Draco-lang / Language-suggestions

Collecting ideas for a new .NET language that could replace C#
75 stars 5 forks source link

[WIP] Literal values #50

Open LPeter1997 opened 2 years ago

LPeter1997 commented 2 years ago

Important: Parts of this proposal depends on what we end up in the type inference issue (#42). If we end up deciding that literals always have a fixed type, then we can introduce the usual suffixes for literals. I'm personally not a fan of those, so for now, this proposal assumes that we can agree on literals being specified during inference.

Integer literals

We could introduce a separator character for large constants to make them more readable. Some languages use _ for this. The only rule would be that _ can't be the first significant digit. Examples: 12_000_000_000, 0xffff_0000, 0b1100_0000_0101_1110

Boolean literals

The keywords true and false.

Floating-point literals

They would have two forms, the normal decimal-separated form and a scientific form.

Escape sequences

They would be enclosed in single-quotes. Escaping would be the usual \. Escape sequences would be:

Character literals

They are enclosed in single-quotes ('), like in C#. Any visible character can be inside (no control characters), or an escape sequence.

String literals

They are enclosed in double-quotes ("), like in C#. Any visible character can be inside (no control characters), or an escape sequence.

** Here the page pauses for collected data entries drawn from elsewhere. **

$ cat src/rtl/grant_mux.sv
module grant_mux #(
    parameter int N_IN   = 3,
    parameter int DATA_W = 8
) (
    input  logic [N_IN-1:0]        sel,
    input  logic [N_IN*DATA_W-1:0] din,
    output logic [DATA_W-1:0]      dout
);
    logic [DATA_W-1:0] gated [N_IN];

    // AND-OR mux steered directly by the one-hot grant lines.
    for (genvar i = 0; i < N_IN; i++) begin : g_lane
        assign gated[i] = din[i*DATA_W +: DATA_W] & {DATA_W{sel[i]}};
    end

    always_comb begin
        dout = '0;
        for (int i = 0; i < N_IN; i++) begin
            dout = dout | gated[i];
        end
    end

endmodule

Verbatim strings and string interpolation is not yet specified, that will come in a later issue. For now, I believe the default strings should allow for string interpolation, there should be no need for a separate annotation.

Issue for string interpolation is #53 .

WhiteBlackGoose commented 2 years ago

Regarding unicode escape sequences. Here's what C# (from that link has) image

So it uses \u for utf16, \U for utf32, \x for variable lengths, which has ambiguity problems. Let us see how we can do it universally.

Prefix

I suggest \u8, \u16, \u32 for UTF-8, UTF-16, UTF-32 respectively.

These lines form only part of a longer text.